• EXERCISE PROMPT:
Look through the entries that follow and return each line that has the string "parameter".

[Dataset entries]
File: src/assert_macros.svh
// Assertion macros shared by the mean/variance reduction RTL.
`ifndef ASSERT_MACROS_SVH
`define ASSERT_MACROS_SVH
`ifndef SYNTHESIS
// Same-cycle implication, disabled while reset is low.
`define MVR_ASSERT_IMP(label, clk, rst_n, ante, cons, msg) \
  label: assert property (@(posedge clk) disable iff (!rst_n) (ante) |-> (cons)) \
    else $error(msg);
// Next-cycle implication, disabled while reset is low.
`define MVR_ASSERT_NXT(label, clk, rst_n, ante, cons, msg) \
  label: assert property (@(posedge clk) disable iff (!rst_n) (ante) |=> (cons)) \
    else $error(msg);
`else
`define MVR_ASSERT_IMP(label, clk, rst_n, ante, cons, msg)
`define MVR_ASSERT_NXT(label, clk, rst_n, ante, cons, msg)
`endif
`endif

File: src/mvr_ram.sv
// Generic single-port-write, single-port-read RAM with registered read data.
`timescale 1ns / 1ps
module mvr_ram #(
  parameter int WIDTH     = 8,
  parameter int DEPTH     = 16,
  parameter int ADDR_BITS = (DEPTH > 1) ? $clog2(DEPTH) : 1
) (
  input  logic                 clk,
  input  logic                 we,
  input  logic [ADDR_BITS-1:0] waddr,
  input  logic [WIDTH-1:0]     wdata,
  input  logic [ADDR_BITS-1:0] raddr,
  output logic [WIDTH-1:0]     rdata
);

  logic [WIDTH-1:0] mem_r [DEPTH];
  logic [WIDTH-1:0] rdata_r;

  always_ff @(posedge clk) begin
    if (we) begin
      mem_r[waddr] <= wdata;
    end
    rdata_r <= mem_r[raddr];
  end

  assign rdata = rdata_r;

endmodule
**src/sv/jmfs_pkg.sv**
```systemverilog
// shared types and constants for the jpeg marker frame splitter
package jmfs_pkg;

  localparam logic [7:0] ByteFf   = 8'hff;
  localparam logic [7:0] ByteZero = 8'h00;
  localparam logic [7:0] MarkSoi  = 8'hd8;
  localparam logic [7:0] MarkEoi  = 8'hd9;
  localparam logic [7:0] MarkSos  = 8'hda;
  localparam logic [7:0] MarkRst0 = 8'hd0;
  localparam logic [7:0] MarkRst7 = 8'hd7;
  localparam logic [7:0] MarkSof2 = 8'hc2;

  // one classified word handed from the front to the back
  typedef struct packed {
    logic        head;       // header start: emit ff d8 ff
    logic        valid;      // one byte word
    logic [7:0]  data;
    logic        last;       // frame close
    logic        trunc;
    logic [15:0] width;
    logic [15:0] height;
    logic        interlaced;
    logic        yuv420;
    logic        herr;
    logic        sync;
  } cmd_t;

  function automatic logic is_sof(input logic [7:0] m);
    return (m[7:4] == 4'hc) && (m != 8'hc4) && (m != 8'hc8) && (m != 8'hcc);
  endfunction

endpackage

```
**src/sv/jmfs_front.sv**
```systemverilog
// front part: header hunt, segment walk and frame property capture
module jmfs_front import jmfs_pkg::*; (
  input  logic       clk_i,
  input  logic       rst_ni,
  input  logic       en_i,
  input  logic [7:0] in_byte_i,
  input  logic       stream_end_i,
  output logic       push_o,
  output cmd_t       cmd_o
);

  typedef enum logic [7:0] {
    WOut  = 8'b00000001,
    WMark = 8'b00000010,
    WTag  = 8'b00000100,
    WLenH = 8'b00001000,
    WLenL = 8'b00010000,
    WPay  = 8'b00100000,
    WEnt  = 8'b01000000,
    WRes  = 8'b10000000
  } walk_e;

  walk_e walk_q, walk_d;
  logic [1:0] hunt_q, hunt_d;
  logic [7:0] mark_q, mark_d;
  logic [15:0] rem_q, rem_d, pos_q, pos_d, wid_q, wid_d, hgt_q, hgt_d;
  logic sawff_q, sawff_d;
  logic [7:0] ncomp_q, ncomp_d, samp0_q, samp0_d, samp1_q, samp1_d;
  logic inter_q, inter_d, herr_q, herr_d, sync_q, sync_d, sof_q, sof_d, sos_q, sos_d;

  logic [7:0] b;
  logic eoi, do_tag;
  logic [15:0] len;
  logic [15:0] rem_dec;
  logic [3:0] h0, v0, h1, v1;
  logic [7:0] p0, p1;
  logic yuv;

  assign b = in_byte_i;
  assign len = {rem_q[15:8], b};
  assign rem_dec = rem_q - 16'd1;

  // 4:2:0 test: p0/p1 == 4 means 4*p1 <= p0 < 5*p1
  always_comb begin
    h0 = samp0_q[7:4];
    v0 = samp0_q[3:0];
    h1 = samp1_q[7:4];
    v1 = samp1_q[3:0];
    p0 = {4'b0, h0} * {4'b0, v0};
    p1 = {4'b0, h1} * {4'b0, v1};
    yuv = (ncomp_q == 8'd3) && (p1 != 8'd0) && (h0 == 4'd2) &&
          ({2'b0, p1, 2'b0} <= {4'b0, p0}) &&
          ({4'b0, p0} < ({2'b0, p1, 2'b0} + {4'b0, p1}));
  end

  always_comb begin
    walk_d = walk_q; hunt_d = hunt_q; mark_d = mark_q; rem_d = rem_q; pos_d = pos_q;
    wid_d = wid_q; hgt_d = hgt_q; sawff_d = sawff_q; ncomp_d = ncomp_q;
    samp0_d = samp0_q; samp1_d = samp1_q;
    inter_d = inter_q; herr_d = herr_q; sync_d = sync_q; sof_d = sof_q; sos_d = sos_q;
    eoi = 1'b0; do_tag = 1'b0;
    push_o = 1'b0;
    cmd_o = '0;
    if (en_i) begin
      if (stream_end_i) begin
        hunt_d = 2'd0;
        if (walk_q != WOut) begin
          push_o = 1'b1;
          cmd_o.last = 1'b1;
          cmd_o.trunc = 1'b1;
          cmd_o.width = wid_q;
          cmd_o.height = hgt_q;
          cmd_o.interlaced = inter_q;
          cmd_o.yuv420 = yuv;
          cmd_o.herr = herr_q | ~sof_q;
          cmd_o.sync = sync_q;
          walk_d = WOut; sawff_d = 1'b0; rem_d = '0; pos_d = '0;
          herr_d = herr_q | ~sof_q;
        end
      end else if (walk_q == WOut) begin
        if (hunt_q == 2'd2 && b == ByteFf) begin
          {inter_d, herr_d, sync_d, sof_d, sos_d} = '0;
          wid_d = '0; hgt_d = '0; ncomp_d = '0; samp0_d = '0; samp1_d = '0;
          mark_d = '0; hunt_d = 2'd0; walk_d = WTag;
          push_o = 1'b1;
          cmd_o.head = 1'b1;
        end else if (b == ByteFf) hunt_d = 2'd1;
        else if (hunt_q == 2'd1 && b == MarkSoi) hunt_d = 2'd2;
        else hunt_d = 2'd0;
      end else begin
        push_o = 1'b1;
        cmd_o.valid = 1'b1;
        cmd_o.data = b;
        unique case (walk_q)
          WMark: begin
            if (b == ByteFf) walk_d = WTag;
            else begin
              sync_d = 1'b1; walk_d = WRes;
            end
          end
          WRes: if (b == ByteFf) walk_d = WTag;
          WTag: do_tag = 1'b1;
          WLenH: begin
            rem_d = {b, 8'h00}; walk_d = WLenL;
          end
          WLenL: begin
            if (len < 16'd2) begin
              herr_d = 1'b1; sync_d = 1'b1; rem_d = '0; walk_d = WRes;
            end else begin
              rem_d = len - 16'd2; pos_d = '0;
              if (len == 16'd2) begin
                if (mark_q == MarkSos) begin
                  sawff_d = 1'b0; walk_d = WEnt;
                end else walk_d = WMark;
              end else walk_d = WPay;
            end
          end
          WPay: begin
            if (is_sof(mark_q) && !sos_q) begin
              case (pos_q)
                16'd1: hgt_d[15:8] = b;
                16'd2: hgt_d[7:0] = b;
                16'd3: wid_d[15:8] = b;
                16'd4: wid_d[7:0] = b;
                16'd5: ncomp_d = b;
                16'd7: samp0_d = b;
                16'd10: samp1_d = b;
                default: ;
              endcase
            end
            if (pos_q != 16'hffff) pos_d = pos_q + 16'd1;
            rem_d = rem_dec;
            if (rem_dec == 16'd0) begin
              if (mark_q == MarkSos) begin
                sawff_d = 1'b0; walk_d = WEnt;
              end else walk_d = WMark;
            end
          end
          WEnt: begin
            if (sawff_q) begin
              sawff_d = 1'b0;
              if (b != ByteZero) begin
                walk_d = WTag; do_tag = 1'b1;
              end
            end else if (b == ByteFf) sawff_d = 1'b1;
          end
          default: walk_d = WRes;
        endcase
        if (do_tag && b != ByteFf) begin
          if (b == MarkEoi) begin
            eoi = 1'b1;
          end else begin
            mark_d = b;
            if (b >= MarkRst0 && b <= MarkRst7) begin
              sawff_d = 1'b0; walk_d = WEnt;
            end else if (b == MarkSoi) walk_d = WMark;
            else begin
              if (b == MarkSos) sos_d = 1'b1;
              if (is_sof(b) && !sos_q) begin
                sof_d = 1'b1;
                if (b == MarkSof2) inter_d = 1'b1;
                wid_d = '0; hgt_d = '0; ncomp_d = '0; samp0_d = '0; samp1_d = '0;
              end
              walk_d = WLenH;
            end
          end
        end
        if (eoi) begin
          cmd_o.last = 1'b1;
          cmd_o.width = wid_q;
          cmd_o.height = hgt_q;
          cmd_o.interlaced = inter_q;
          cmd_o.yuv420 = yuv;
          cmd_o.herr = herr_q | ~sos_q | ~sof_q;
          cmd_o.sync = sync_q;
          herr_d = herr_q | ~sos_q | ~sof_q;
          walk_d = WOut; hunt_d = 2'd0; sawff_d = 1'b0; rem_d = '0; pos_d = '0;
        end
      end
    end
  end

  always_ff @(posedge clk_i or negedge rst_ni) begin
    if (!rst_ni) begin
      walk_q <= WOut; hunt_q <= '0; mark_q <= '0; rem_q <= '0; pos_q <= '0;
      wid_q <= '0; hgt_q <= '0; sawff_q <= 1'b0; ncomp_q <= '0;
      samp0_q <= '0; samp1_q <= '0;
      inter_q <= 1'b0; herr_q <= 1'b0; sync_q <= 1'b0; sof_q <= 1'b0; sos_q <= 1'b0;
    end else begin
      walk_q <= walk_d; hunt_q <= hunt_d; mark_q <= mark_d; rem_q <= rem_d; pos_q <= pos_d;
      wid_q <= wid_d; hgt_q <= hgt_d; sawff_q <= sawff_d; ncomp_q <= ncomp_d;
      samp0_q <= samp0_d; samp1_q <= samp1_d;
      inter_q <= inter_d; herr_q <= herr_d; sync_q <= sync_d; sof_q <= sof_d; sos_q <= sos_d;
    end
  end

  a_onehot: assert property (@(posedge clk_i) disable iff (!rst_ni) $onehot(walk_q))
    else $error("walk state not one-hot");
  a_head_out: assert property (@(posedge clk_i) disable iff (!rst_ni)
    push_o && cmd_o.head |-> walk_q == WOut)
    else $error("header start inside a frame");
  a_last_closes: assert property (@(posedge clk_i) disable iff (!rst_ni)
    en_i && push_o && cmd_o.last |=> walk_q == WOut)
    else $error("frame close left walk open");

endmodule

```
**src/sv/jmfs_back.sv**
```systemverilog
// back part: queue of classified words and expansion into result words
module jmfs_back import jmfs_pkg::*; #(
  parameter int unsigned Depth = 4
) (
  input  logic        clk_i,
  input  logic        rst_ni,
  input  logic        push_i,
  input  cmd_t        cmd_i,
  output logic        space_o,
  output logic        valid_o,
  input  logic        ready_i,
  output logic        byte_valid_o,
  output logic [7:0]  out_byte_o,
  output logic        frame_first_o,
  output logic        frame_last_o,
  output logic [15:0] image_width_o,
  output logic [15:0] image_height_o,
  output logic        is_interlaced_o,
  output logic        is_yuv420_o,
  output logic        header_error_o,
  output logic        sync_lost_o,
  output logic        truncated_o
);

  localparam int unsigned Aw = (Depth > 1) ? $clog2(Depth) : 1;

  cmd_t mem_q [Depth];
  logic [Aw-1:0] wr_q, rd_q;
  logic [Aw:0] cnt_q;
  logic [1:0] sub_q;  // position within a header start word
  cmd_t head;
  logic pop;

  assign head = mem_q[rd_q];
  assign valid_o = cnt_q != '0;
  // one spare entry covers the word in flight from the front
  assign space_o = cnt_q < (Aw+1)'(Depth - 1);
  assign pop = valid_o && ready_i && (!head.head || sub_q == 2'd2);

  always_comb begin
    byte_valid_o = 1'b1;
    out_byte_o = ByteFf;
    frame_first_o = 1'b0;
    frame_last_o = 1'b0;
    image_width_o = '0;
    image_height_o = '0;
    is_interlaced_o = 1'b0;
    is_yuv420_o = 1'b0;
    header_error_o = 1'b0;
    sync_lost_o = 1'b0;
    truncated_o = 1'b0;
    if (head.head) begin
      frame_first_o = sub_q == 2'd0;
      if (sub_q == 2'd1) out_byte_o = MarkSoi;
    end else begin
      byte_valid_o = head.valid;
      out_byte_o = head.data;
      frame_last_o = head.last;
      image_width_o = head.width;
      image_height_o = head.height;
      is_interlaced_o = head.interlaced;
      is_yuv420_o = head.yuv420;
      header_error_o = head.herr;
      sync_lost_o = head.sync;
      truncated_o = head.trunc;
    end
  end

  always_ff @(posedge clk_i) begin
    if (push_i) mem_q[wr_q] <= cmd_i;
  end

  always_ff @(posedge clk_i or negedge rst_ni) begin
    if (!rst_ni) begin
      wr_q <= '0; rd_q <= '0; cnt_q <= '0; sub_q <= '0;
    end else begin
      if (push_i) wr_q <= (wr_q == Aw'(Depth - 1)) ? '0 : wr_q + Aw'(1);
      if (pop) rd_q <= (rd_q == Aw'(Depth - 1)) ? '0 : rd_q + Aw'(1);
      cnt_q <= cnt_q + (Aw+1)'(push_i) - (Aw+1)'(pop);
      if (pop) sub_q <= '0;
      else if (valid_o && ready_i) sub_q <= sub_q + 2'd1;
    end
  end

  a_no_overflow: assert property (@(posedge clk_i) disable iff (!rst_ni)
    push_i |-> cnt_q < (Aw+1)'(Depth) || pop)
    else $error("queue overflow");
  a_sub_head: assert property (@(posedge clk_i) disable iff (!rst_ni)
    sub_q != 2'd0 |-> valid_o && head.head)
    else $error("header position without header word");
  a_sub_range: assert property (@(posedge clk_i) disable iff (!rst_ni) sub_q != 2'd3)
    else $error("header position out of range");

endmodule

```
**src/sv/jpeg_marker_frame_splitter.sv**
```systemverilog
// jpeg marker frame splitter top level
// path: a taken byte passes the pipeline register and then a queue entry before it leaves
// throughput: one byte word per cycle while the queue has space; a header start yields three words in turn
// the rate is set by the front walk register, one byte per cycle while the queue has space
// reset: asynchronous active low, clears the walk and hunt state and the queue
module jpeg_marker_frame_splitter import jmfs_pkg::*; #(
  parameter int unsigned QueueDepth = 4
) (
  input  logic        clk_i,
  input  logic        rst_ni,
  input  logic        in_valid_i,
  output logic        in_ready_o,
  input  logic [7:0]  in_byte_i,
  input  logic        stream_end_i,
  output logic        out_valid_o,
  input  logic        out_ready_i,
  output logic        byte_valid_o,
  output logic [7:0]  out_byte_o,
  output logic        frame_first_o,
  output logic        frame_last_o,
  output logic [15:0] image_width_o,
  output logic [15:0] image_height_o,
  output logic        is_interlaced_o,
  output logic        is_yuv420_o,
  output logic        header_error_o,
  output logic        sync_lost_o,
  output logic        truncated_o
);

  // classified word from the front, registered before entering the queue
  cmd_t cmd_w, cmd_q;
  logic push_w, push_q;
  logic space;
  logic take;

  // the queue keeps one entry spare for the registered word in flight
  assign in_ready_o = space;
  assign take = in_valid_i && in_ready_o;

  jmfs_front u_front (
    .clk_i,
    .rst_ni,
    .en_i         (take),
    .in_byte_i,
    .stream_end_i,
    .push_o       (push_w),
    .cmd_o        (cmd_w)
  );

  // pipeline register between front and queue
  always_ff @(posedge clk_i or negedge rst_ni) begin
    if (!rst_ni) begin
      push_q <= 1'b0;
    end else begin
      push_q <= push_w;
    end
  end

  always_ff @(posedge clk_i) begin
    cmd_q <= cmd_w;
  end

  jmfs_back #(.Depth(QueueDepth + 1)) u_back (
    .clk_i,
    .rst_ni,
    .push_i          (push_q),
    .cmd_i           (cmd_q),
    .space_o         (space),
    .valid_o         (out_valid_o),
    .ready_i         (out_ready_i),
    .byte_valid_o,
    .out_byte_o,
    .frame_first_o,
    .frame_last_o,
    .image_width_o,
    .image_height_o,
    .is_interlaced_o,
    .is_yuv420_o,
    .header_error_o,
    .sync_lost_o,
    .truncated_o
  );

  a_first_byte: assert property (@(posedge clk_i) disable iff (!rst_ni)
    out_valid_o && frame_first_o |-> byte_valid_o && out_byte_o == ByteFf)
    else $error("frame start word is not ff");
  a_trunc_last: assert property (@(posedge clk_i) disable iff (!rst_ni)
    out_valid_o && truncated_o |-> frame_last_o && !byte_valid_o)
    else $error("truncated word malformed");
  a_push_taken: assert property (@(posedge clk_i) disable iff (!rst_ni)
    push_w |-> take)
    else $error("front word without input");

endmodule

```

• OUTPUT BELOW:
  parameter int WIDTH     = 8,
  parameter int DEPTH     = 16,
  parameter int ADDR_BITS = (DEPTH > 1) ? $clog2(DEPTH) : 1
  parameter int unsigned Depth = 4
  parameter int unsigned QueueDepth = 4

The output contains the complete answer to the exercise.